Cours criminelles départementales : quelles sont les chances de succès des QPC ?
Hier mercredi 20 septembre, huit questions prioritaires de constitutionnalité (QPC) ont été plaidées devant la Cour de cassation concernant la constitutionnalité des cours criminelles départementales (CCD). Jeudi, la haute juridiction a annoncé qu’elle acceptait de les transmettre au Conseil constitutionnel.
Actu-Juridique : Rappelez-nous de quelles QPC il s’agit ?
Benjamin Fiorini : Quatre d’entre elles ont été soulevées à Lyon devant une cour criminelle départementale, ce qui posait une intéressante question de recevabilité (lire notre article : Cours criminelles départementales : les premières QPC remontent à la Cour de cassation – Actu-Juridique). Aux assises, on ne peut pas soulever de QPC, en revanche, les textes relatifs aux CCD ne prévoient rien. Leur transmission par la Cour de cassation signifie qu’à défaut de dispositions expresses l’interdisant, on peut donc soulever des QPC devant les CCD. Ce qui se justifie d’ailleurs car l’impossibilité est essentiellement fondée sur le jury, lequel est absent des cours criminelles. Les quatre autres (rédigées dans les mêmes termes) étaient soulevées dans un second dossier, directement devant la Cour de cassation. Si les rapports lus par les deux rapporteurs, devant une salle comble, semblaient encourageants, l’avis des deux avocats généraux était globalement de ne pas transmettre les QPC. A noter toutefois que l’un d’eux était favorable à la transmission de la principale QPC (v. ci-dessous), tandis que l’autre ne l’était pas. Cela a donné lieu à une scène originale, les deux représentants du parquet n’ayant pas la même interprétation.

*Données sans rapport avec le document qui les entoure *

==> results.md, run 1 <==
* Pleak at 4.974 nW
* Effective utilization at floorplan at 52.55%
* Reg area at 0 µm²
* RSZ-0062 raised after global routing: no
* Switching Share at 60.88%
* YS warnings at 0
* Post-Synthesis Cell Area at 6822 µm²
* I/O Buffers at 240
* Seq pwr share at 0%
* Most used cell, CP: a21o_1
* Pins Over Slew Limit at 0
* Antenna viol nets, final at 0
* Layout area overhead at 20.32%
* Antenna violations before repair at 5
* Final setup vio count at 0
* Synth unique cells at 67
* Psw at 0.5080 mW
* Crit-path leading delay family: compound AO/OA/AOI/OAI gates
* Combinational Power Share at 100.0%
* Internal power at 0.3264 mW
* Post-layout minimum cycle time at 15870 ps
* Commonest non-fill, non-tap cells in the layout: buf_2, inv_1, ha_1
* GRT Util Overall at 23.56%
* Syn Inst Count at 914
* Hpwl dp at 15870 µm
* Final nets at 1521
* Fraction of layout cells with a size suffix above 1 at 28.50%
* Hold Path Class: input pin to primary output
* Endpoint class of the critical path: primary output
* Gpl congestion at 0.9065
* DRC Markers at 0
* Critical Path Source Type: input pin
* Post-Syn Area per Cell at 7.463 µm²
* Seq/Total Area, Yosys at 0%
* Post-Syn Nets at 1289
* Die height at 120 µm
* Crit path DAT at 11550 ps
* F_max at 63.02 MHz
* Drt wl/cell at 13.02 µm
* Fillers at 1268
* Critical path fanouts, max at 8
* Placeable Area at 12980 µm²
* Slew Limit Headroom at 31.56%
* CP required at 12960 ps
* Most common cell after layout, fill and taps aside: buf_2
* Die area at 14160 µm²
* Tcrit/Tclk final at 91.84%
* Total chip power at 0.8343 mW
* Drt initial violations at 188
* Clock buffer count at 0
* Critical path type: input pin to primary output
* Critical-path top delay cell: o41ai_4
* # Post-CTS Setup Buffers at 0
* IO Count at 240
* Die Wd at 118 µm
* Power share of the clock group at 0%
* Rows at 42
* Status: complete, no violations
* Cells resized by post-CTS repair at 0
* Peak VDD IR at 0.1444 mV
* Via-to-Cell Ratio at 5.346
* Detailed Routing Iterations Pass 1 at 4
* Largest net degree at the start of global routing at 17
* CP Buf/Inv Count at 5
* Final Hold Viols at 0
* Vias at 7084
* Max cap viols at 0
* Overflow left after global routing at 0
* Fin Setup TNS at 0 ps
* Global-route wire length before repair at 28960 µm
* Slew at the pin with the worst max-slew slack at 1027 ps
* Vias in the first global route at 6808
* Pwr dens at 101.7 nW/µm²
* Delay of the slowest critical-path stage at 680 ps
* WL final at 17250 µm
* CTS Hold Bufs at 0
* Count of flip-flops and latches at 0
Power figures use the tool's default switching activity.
File: src/pfn_pkg.sv
// pfn_pkg: shared widths and the queue entry type for the polygon face normal core.
// No dependencies.
`timescale 1ns / 1ps
package pfn_pkg;
   localparam int CfgWidth      = 40;
   localparam int NrmWidth      = 16;
   localparam int DefMaxVerts   = 256;
   localparam int DefPosWidth   = 24;
   localparam logic [CfgWidth-1:0] CfgReset = 40'd1126;
   localparam int SumWidth      = 60;
   localparam int CrossWidth    = 52;
   localparam int FracDivBits   = 16;

   typedef struct packed {
      logic signed [DefPosWidth-1:0] x;
      logic signed [DefPosWidth-1:0] y;
      logic signed [DefPosWidth-1:0] z;
      logic                          first;   // opens a polygon
      logic                          tri_ok;  // forms a fan triangle
      logic                          take;    // vertex within the count limit
      logic                          last;
      logic                          too_few;
      logic                          too_many;
   } pfn_entry_type;
endpackage

File: src/pfn_front.sv
// pfn_front: accepts vertices, counts them per polygon and classifies each.
// Depends on pfn_pkg.
`timescale 1ns / 1ps
module pfn_front #(
   parameter int MAX_VERTICES = pfn_pkg::DefMaxVerts,
   parameter int POS_WIDTH    = pfn_pkg::DefPosWidth
) (
   input  logic                        clock,
   input  logic                        reset,
   input  logic                        in_valid,
   output logic                        in_stall,
   input  logic [POS_WIDTH-1:0]        in_x,
   input  logic [POS_WIDTH-1:0]        in_y,
   input  logic [POS_WIDTH-1:0]        in_z,
   input  logic                        in_last,
   output logic                        q_valid,
   input  logic                        q_stall,
   output pfn_pkg::pfn_entry_type      q_entry
);
   import pfn_pkg::*;
   localparam int CntW = $clog2(MAX_VERTICES + 2);

   logic [CntW-1:0] count_ff, count_in, cnt_new;
   logic            acc;
   pfn_entry_type   ent;

   // two-entry queue
   pfn_entry_type   q_ff [2];
   logic [1:0]      fill_ff;
   logic            rd_ptr_ff, wr_ptr_ff;

   assign in_stall = (fill_ff == 2'd2);
   assign acc      = in_valid && !in_stall;

   always_comb begin
      ent.x = DefPosWidth'($signed(in_x));
      ent.y = DefPosWidth'($signed(in_y));
      ent.z = DefPosWidth'($signed(in_z));
      ent.take   = (count_ff < CntW'(MAX_VERTICES));
      ent.first  = (count_ff == '0);
      ent.tri_ok = ent.take && (count_ff >= CntW'(2));
      ent.last   = in_last;
      cnt_new    = ent.take ? count_ff + 1'b1 : CntW'(MAX_VERTICES + 1);
      ent.too_few  = (cnt_new < CntW'(3));
      ent.too_many = (cnt_new > CntW'(MAX_VERTICES));
      count_in = count_ff;
      if (acc) count_in = in_last ? '0 : cnt_new;
   end

   assign q_valid = (fill_ff != 2'd0);
   assign q_entry = q_ff[rd_ptr_ff];

   always_ff @(posedge clock) begin
      if (reset) begin
         count_ff  <= '0;
         fill_ff   <= '0;
         rd_ptr_ff <= 1'b0;
         wr_ptr_ff <= 1'b0;
      end else begin
         count_ff <= count_in;
         if (acc) wr_ptr_ff <= !wr_ptr_ff;
         if (q_valid && !q_stall) rd_ptr_ff <= !rd_ptr_ff;
         fill_ff <= fill_ff + {1'b0, acc} - {1'b0, q_valid && !q_stall};
      end
      if (acc) q_ff[wr_ptr_ff] <= ent;
   end
endmodule
File: config.mk
export PLATFORM = sky130hd
export DESIGN_NAME = date_to_day_number_weekday_core
export DESIGN_NICKNAME = d
export VERILOG_FILES = /design/src/rtl/dtd_pkg.sv /design/src/rtl/dtd_front.sv /design/src/rtl/dtd_accum.sv /design/src/rtl/dtd_wkday.sv /design/src/rtl/date_to_day_number_weekday_core.sv
export SDC_FILE = /design/constraint.sdc
export NUM_CORES = 1
export LEC_CHECK = 0
export ABC_AREA = 1
export BUFFER_PORTS_ARGS = -buffer_cell sky130_fd_sc_hd__buf_4
export CORE_UTILIZATION = 55
export CTS_BUF_LIST = sky130_fd_sc_hd__clkbuf_2
export DETAILED_ROUTE_END_ITERATION = 6
export PLACE_DENSITY = 0.72
export SLEW_MARGIN = 20
export SYNTH_ARGS = -nofsm -noshare
export SYNTH_HDL_FRONTEND = slang
export SYNTH_SLANG_ARGS = --single-unit
File: constraint.sdc
create_clock -name i_clk -period 8 [get_ports i_clk]
set_input_delay 1.2 -clock i_clk [delete_from_list [all_inputs] [get_ports i_clk]]
set_output_delay 1.2 -clock i_clk [all_outputs]
set_load 0.01 [all_outputs]
$ cat src/rtl/assert_macros.svh
// Assertion helpers shared by the RTL files.
`ifndef ASSERT_MACROS_SVH
`define ASSERT_MACROS_SVH

// Same-cycle implication, checked on every rising clock edge outside reset.
`define ASSERT_IMPL(label, ante, cons) \
   label: assert property (@(posedge clock) disable iff (reset) (ante) |-> (cons)) \
      else $error("assertion failed");

// Next-cycle implication.
`define ASSERT_NEXT(label, ante, cons) \
   label: assert property (@(posedge clock) disable iff (reset) (ante) |=> (cons)) \
      else $error("assertion failed");

`endif

$ cat src/rtl/ajfw_pkg.sv
package ajfw_pkg;

   localparam int DEPTH_FRAMES = 8192;
   localparam int PTR_W        = $clog2(DEPTH_FRAMES);
   localparam int CNT_W        = $clog2(DEPTH_FRAMES + 1);
   localparam int FRAMES_W     = 14;
   localparam int LEVEL_W      = 14;
   localparam int SAMPLE_W     = 16;
   localparam int WORD_W       = 2 * SAMPLE_W;
   localparam int SUM_W        = ((CNT_W > FRAMES_W) ? CNT_W : FRAMES_W) + 1;

   localparam logic [LEVEL_W-1:0] PREFETCH_RESET = LEVEL_W'(5120);

   // Request codes; the fourth code is a no-op.
   localparam logic [1:0] REQ_HEADER = 2'd0;
   localparam logic [1:0] REQ_FRAME  = 2'd1;
   localparam logic [1:0] REQ_READ   = 2'd2;
   localparam logic [1:0] REQ_NOP    = 2'd3;

   typedef enum logic [1:0] {
      MODE_PROCESSING  = 2'd0,
      MODE_PREFETCHING = 2'd1,
      MODE_DROPPING    = 2'd2
   } mode_type;

   typedef enum logic [1:0] {
      ST_IDLE,
      ST_FETCH,
      ST_RESP
   } ctl_state_type;

   typedef struct packed {
      logic [1:0]          req_type;
      logic [FRAMES_W-1:0] packet_frames;
      logic [SAMPLE_W-1:0] left_in;
      logic [SAMPLE_W-1:0] right_in;
   } req_item_type;

   typedef struct packed {
      logic                ok;
      logic [SAMPLE_W-1:0] left_out;
      logic [SAMPLE_W-1:0] right_out;
      logic [1:0]          buffer_mode;
      logic [13:0]         occupancy;
   } rsp_item_type;

   typedef struct packed {
      logic exec;
      logic load_samples;
   } ajfw_cmd_type;

   typedef struct packed {
      logic read_hit;
   } ajfw_stat_type;

endpackage

$ cat src/rtl/ajfw_ctrl.sv
module ajfw_ctrl
   import ajfw_pkg::*;
(
   input  logic          clock,
   input  logic          reset,
   input  logic          req_valid,
   output logic          req_stall,
   output logic          rsp_valid,
   input  logic          rsp_stall,
   input  ajfw_stat_type stat,
   output ajfw_cmd_type  cmd
);

`include "assert_macros.svh"

   ctl_state_type state_ff, state_in;

   always_comb begin
      state_in = state_ff;
      case (state_ff)
         ST_IDLE: begin
            if (req_valid) begin
               state_in = stat.read_hit ? ST_FETCH : ST_RESP;
            end
         end
         ST_FETCH: begin
            state_in = ST_RESP;
         end
         ST_RESP: begin
            if (!rsp_stall) begin
               state_in = ST_IDLE;
            end
         end
         default: begin
            state_in = ST_IDLE;
         end
      endcase
   end

   always_comb begin
      req_stall        = 1'b1;
      rsp_valid        = 1'b0;
      cmd.exec         = 1'b0;
      cmd.load_samples = 1'b0;
      case (state_ff)
         ST_IDLE: begin
            // No item is taken while reset is held.
            req_stall = reset;
            cmd.exec  = req_valid && !reset;
         end
         ST_FETCH: begin
            cmd.load_samples = 1'b1;
         end
         ST_RESP: begin
            rsp_valid = 1'b1;
         end
         default: begin
            req_stall = 1'b1;
         end
      endcase
   end

   always_ff @(posedge clock) begin
      if (reset) begin
         state_ff <= ST_IDLE;
      end else begin
         state_ff <= state_in;
      end
   end

   // Sample capture only ever follows a read that found a stored frame.
   `ASSERT_IMPL(a_fetch_after_hit, state_ff == ST_FETCH, $past(cmd.exec && stat.read_hit))
   // One item is in flight at a time.
   `ASSERT_NEXT(a_single_item, cmd.exec, !cmd.exec)

endmodule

Actu-Juridique : Que soutient la principale QPC ?
BF. : Elle interroge le conseil constitutionnel sur le point de savoir si l’intervention du jury pour les crimes de droit commun est un principe fondamental reconnu par les lois de la République. Dans sa jurisprudence, le Conseil a fixé trois critères conditionnant la reconnaissance d’un PFRLR. D’abord qu’il concerne les droits et libertés fondamentaux ou l’organisation des pouvoirs publics, c’est le cas ici. Ensuite, que ce principe ait déjà été consacré dans des textes antérieurs à la constitution de 1946. C’est également le cas, on trouve le jury populaire dans les constitutions de 1791, 1793, 1795, 1799 et 1848 sous la deuxième République. Troisième critère, plus complexe à vérifier, il convient que ce principe n’ait connu aucune exception antérieure à 1946 dans une période républicaine. Cela exclut la monarchie, l’empire, le régime de Vichy et même le Consulat selon la plupart des constitutionnalistes. Il reste donc les 1ere, 2e, et 3e républiques ainsi que la période entre la Libération et la constitution de la IV. J’ai vérifié dans les archives durant tout l’été, on ne trouve d’exceptions que pour les crimes militaires ou politiques, jamais pour les crimes de droit commun. Cependant, le conseil constitutionnel reste souverain car seul lui peut trancher cette question. S’il consacrait le jury en tant que PFRLR, ce serait le 12e, douze ans après la consécration du dernier, comme il y a douze hommes en colère…
Actu-Juridique : Qu’en est-il des autres ?
BF. : La deuxième est une QPC de repli qui vise à faire reconnaître le jury en tant que principe à valeur constitutionnelle. Le conseil, lorsqu’il a examiné en 1986 la cour d’assises sans jurés pour les crimes terroristes a précisé en effet qu’il validait ces cours en raison de leur champ de compétence très limité. Or, à l’inverse, les CCD traitent 57% des dossiers criminels. Si l’on raisonne a contrario, le conseil ne pourra pas les valider. Les deux autres enfin visent le principe d’égalité devant la loi. La culpabilité et la peine maximale exigent devant les assises de recueillir 7 voix contre 2, mais seulement 3/5 devant les CCD, il y a donc une garantie de « minorité de faveur » aux assises dont son privées les personnes jugées devant les CCD. Le conseil constitutionnel a trois mois pour se prononcer.